They’re Jealous of You They Just Don’t Know It Yet
Said Friend 1 to me once over merlot at Gioco. I think of this often, like when Friend 2 announces she’s getting married, making me the last of our group not to be.
I think of this when the first dress goes over her head, and Friend 2 looks so beautiful I pause. Discussing details, her groom-to-be turns a little green and she pats his hand smiling.
Friend 1 tells me anyone can be married, have children, own a house, run a business. Why be just anyone she says, when you can be someone?
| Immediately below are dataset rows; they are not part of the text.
$ cat flow/config.mk
export PLATFORM = sky130hd
export DESIGN_NAME = InstructionFetchUnit
export DESIGN_NICKNAME = InstructionFetchUnit
export VERILOG_FILES = /design/flow/design.v
export SDC_FILE = /design/flow/constraint.sdc
export NUM_CORES = 4
export LEC_CHECK = 1
export CORE_AREA = 10 10 90 90
export DIE_AREA = 0 0 100 100
export SYNTH_HDL_FRONTEND = slang
export SYNTH_MEMORY_MAX_BITS = 65536
$ cat flow/constraint.sdc
current_design InstructionFetchUnit

set clk_period 4.6
set clk_io_pct 0.2

create_clock -name clk0 -period $clk_period [get_ports {Clk}]

set non_clock_inputs [all_inputs -no_clocks]
set_input_delay [expr $clk_period * $clk_io_pct] -clock clk0 $non_clock_inputs
set_output_delay [expr $clk_period * $clk_io_pct] -clock clk0 [all_outputs]
$ cat flow/design.v
`timescale 1ns / 1ps
module InstructionFetchUnit(Instruction, PCResult, Reset, Clk);
    input Clk, Reset;
    output [31:0] Instruction, PCResult;
    wire [31:0] PCAddResult;
    ProgramCounter b(PCAddResult, PCResult, Reset, Clk);
    InstructionMemory c(PCResult, Instruction);
    PCAdder a(PCResult, PCAddResult);
endmodule
`timescale 1ns / 1ps
module InstructionMemory(Address, Instruction); 
    input [31:0] Address;         
    output reg [31:0] Instruction;     
    reg [31:0] memory[0:1023]; 
    initial begin
    $readmemh("instruction_memory.mem", memory, 0, 1023);
    end 
    always @* begin
    Instruction = memory[Address[11:2]]; 
    end
endmodule
`timescale 1ns / 1ps
module PCAdder(PCResult, PCAddResult);
    input [31:0] PCResult;
    output [31:0] PCAddResult;
    assign PCAddResult = PCResult + 4;  
endmodule
`timescale 1ns / 1ps
module ProgramCounter(Address, PCResult, Reset, Clk);
	input [31:0] Address;
	input Reset, Clk;
	output reg [31:0] PCResult;
    always @(posedge Clk) begin  
    if (Reset) begin
    PCResult <= 0; end  
    else
    PCResult <= Address;
    end
endmodule
$ cat flow/run.sh
#!/bin/bash
# OpenROAD 26Q1-2900-gdf79404cd8, Yosys 0.63+post, stock flow scripts
make -C /OpenROAD-flow-scripts/flow DESIGN_CONFIG=/design/flow/config.mk WORK_HOME=/design/flow/orfs finish
==> out/qor.yml <==
cp.required_ps: 4810
largest_reg_flops: 30
netlist_top_cells_area: "dfxtp_1, buf_4, nor2_1"
die_area_um2: 10000
slowest_stage: "or3_2"
hold_viol_final: 0
tool_warnings: 25
gp_congestion: 0.769
synth_seq_share_pct: 36.0
async_flop_share_pct: 0
cts_setup_buffers: 0
port_buffers: 31
grt-busiest-layer: "met2"
met1_usage_pct: 8.83
grt_antenna_before_repair: 0
globalRouteTotalUtil_pct: 7.32
die_w_um: 100
whs_endpoint: "b.PCResult[2]"
place_ws_ps: 2300
cellLeakagePower_nw: 0.695
syn-cell-area_um2: 1670
grtUsageMet2_pct: 12.3
hold_path.class: "flop to flop"
rsz0062_at_grt: "false"
path_max_fanout: 10
layout_top_cell: "conb_1"
grt-ovfl-total: 0
postCtsResizedCells: 0
firstDrtPassIters: 4
fin_crit_ps: 2290
synth-edff-count: 0
antenna_left: 0
cts_buffers: 5
vias_per_cell: 4.34
path_class: "flop to flop"
irDropWorstVdd_v: 0.0000866
skew_ps: 7.83
fmax_mhz: 437
hold_path.startpoint: "b.PCResult[2]"
finalNonFillerCells: 307
ys_chip_area_um2: 1670
setup-tns-final_ps: 0
crit-reg2reg-launch: "b.PCResult[2]"
grtUsageMet3_pct: 2.85
top_regs: "b.PCResult (30)"
core_um2: 6280
r2r_cells: 5
grt_pass1_vias: 1307
synth_top_area_share_pct: 36.0
fp.dieH_um: 100
drt-wirelength-per-cell_um: 12.3
num_vias: 1331
netlist.top_cell.by_area: "dfxtp_1"
drc: 0
root_buffer: "clkbuf_8"
worst_setup_path_end_kind: "flop"
max_stage_delay_ps: 620
ff_type: "dfxtp_1"
final_layout_size_suffix_gt1_share_pct: 8.70
grt_pass1_wl_um: 6210
max-cap-violations: 0
setup_violations: 0
synth_cell_types: 31
cts_buffer_depth: 2
cts_tree: "built"
syn_area_per_cell_um2: 8.43
slew_violations: 0
num-fill-cells: 662
regMostFlops: "b.PCResult"
ios: 66
insertion_delay_ps: 280
post-dp-hpwl_um: 2860
fin_ws_ps: 2310
synthCells: 198
grt_max_degree: 36
clk_pin_slew_ps: 60
lay_top_cells: "conb_1, clkdlybuf4s50_1, dfxtp_1, nor2_1, nand2_1"
cp-start-kind: "flop"
antennaDiodeCount: 0
std_cell_rows: 29
rrSetupSlack_ps: 2310
critPathArrivalTime_ps: 2500
area_delta_synth_final_pct: 20.4
holdBufCountCts: 0
ys_cells: 198
min_delay_path_depth: 1
drt_iter0_drc: 88
drt_wl_total_um: 3790
cts.htree.levels: 2
fp_util_pct: 26.6
ys_ff: 30
post-route-period-util_pct: 49.7
placed_cells: 299
reg2reg_to: "b.PCResult[28]"
yosysWarnings: 0
p_per_area_nw_per_um2: 247
path_cells: "ha_1 -> nand4_1 -> or3_2 -> or4_1 -> a21oi_1"
cts_sinks: 30
outcome: "finished clean"
## power breakdown
group          switching, mW  internal [mW]
combinational        0.00893        0.00719
clock                 0.0954          0.120
sequential           0.00326          0.262
total                  0.108          0.390
## metal layers
metal / share of wire, % / routed length [um]
met2: 47 / 1790
met1: 43 / 1640
met5: 0 / 0
met3: 7.8 / 296
met4: 1.5 / 57
## cell families after synthesis
family / share of synthesized area, %
AND-OR/OR-AND: 7.35
XOR/XNOR: 6.30
adder cells (fa/ha/maj): 0.750
buffers and inverters: 18.7
flip-flops: 36.0
multiplexers: 3.37
other: 0.225
AND/OR/NAND/NOR: 27.4
## stage by stage
stage               util, %  power [mW]  instance area (um^2)  hold WS [ps]
floorplan                 -       0.298                  1790           430
global placement       30.6       0.289                  1920           484
detailed placement     30.6       0.288                  1920           487
CTS                    32.0       0.507                  2010           502
global route           32.0       0.521                  2010           546
finish                 32.0       0.497                  2010           493
## cells in the mapped netlist, drive strengths merged, types with 2 or more instances
master and n:
nor2 18, a21oi 11, and4 3, nand2 12, nor4 5, buf 36, nand3 8, or4 9
xnor2 7, nor3 6, o31ai 7, nand4 6, or3 4, mux2 5, inv 6, clkbuf 5
nor2b 6, o21ai 3, xor2 5, dfxtp 30, and3 2
## how the worst max path moves through the flow
stage              from              to  slack, ps
6_report  b.PCResult[2]  b.PCResult[28]       2310
5_1_grt   b.PCResult[2]  b.PCResult[22]       2070
4_1_cts   b.PCResult[2]  b.PCResult[28]       2290
## worst max-delay path: cells and delay by family (launching register included)
family | cells | cell delay (ps)
AOI/OAI and AO/OA | 1 | 140
adders and majority gates | 1 | 250
DFF | 1 | 410
and+or+nand+nor | 3 | 1410
## cell type report
cell class	instances	area, um^2	area share, %
tap	77	96.3	4.79
sequential	30	601	29.9
clock inverter	1	5.00	0.249
clock buffer	7	86.3	4.30
timing repair buffer	32	318	15.8
inverter	6	22.5	1.12
multi-input combinational	154	881	43.8
Power is estimated from default activity; no workload was simulated.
Friend 1 goes on to say that I’m a peacock while others are pigeons. Not that there’s anything wrong with being a pigeon she says. Pigeons are honorable creatures. You’re just a peacock she says. Why do you want to be a pigeon!
I can think of plenty of reasons not to be a peacock I say. What will my mother tell her friends? At parties, small talk stops when people find out what I am. Pigeons are puzzled by peacocks I say.
Let them be puzzled she says. You are a beautiful Indian Blue!
But I’ve lived my whole life among pigeons I say. I don’t know how to live as a peacock. I’m scared of peacocks. I am a pigeon!
Friend 3 tries to solve the problem. You are neither peacock nor pigeon she says, but a combination. Something like a jackalope she says, you’re not one or the other.
What “one” or “the other” was, Friend 3 didn’t say.
Still, the pigeons and I know something’s not right. Am I then a robin among sparrows? Close to passing, with this bright red burning I keep trying to hide.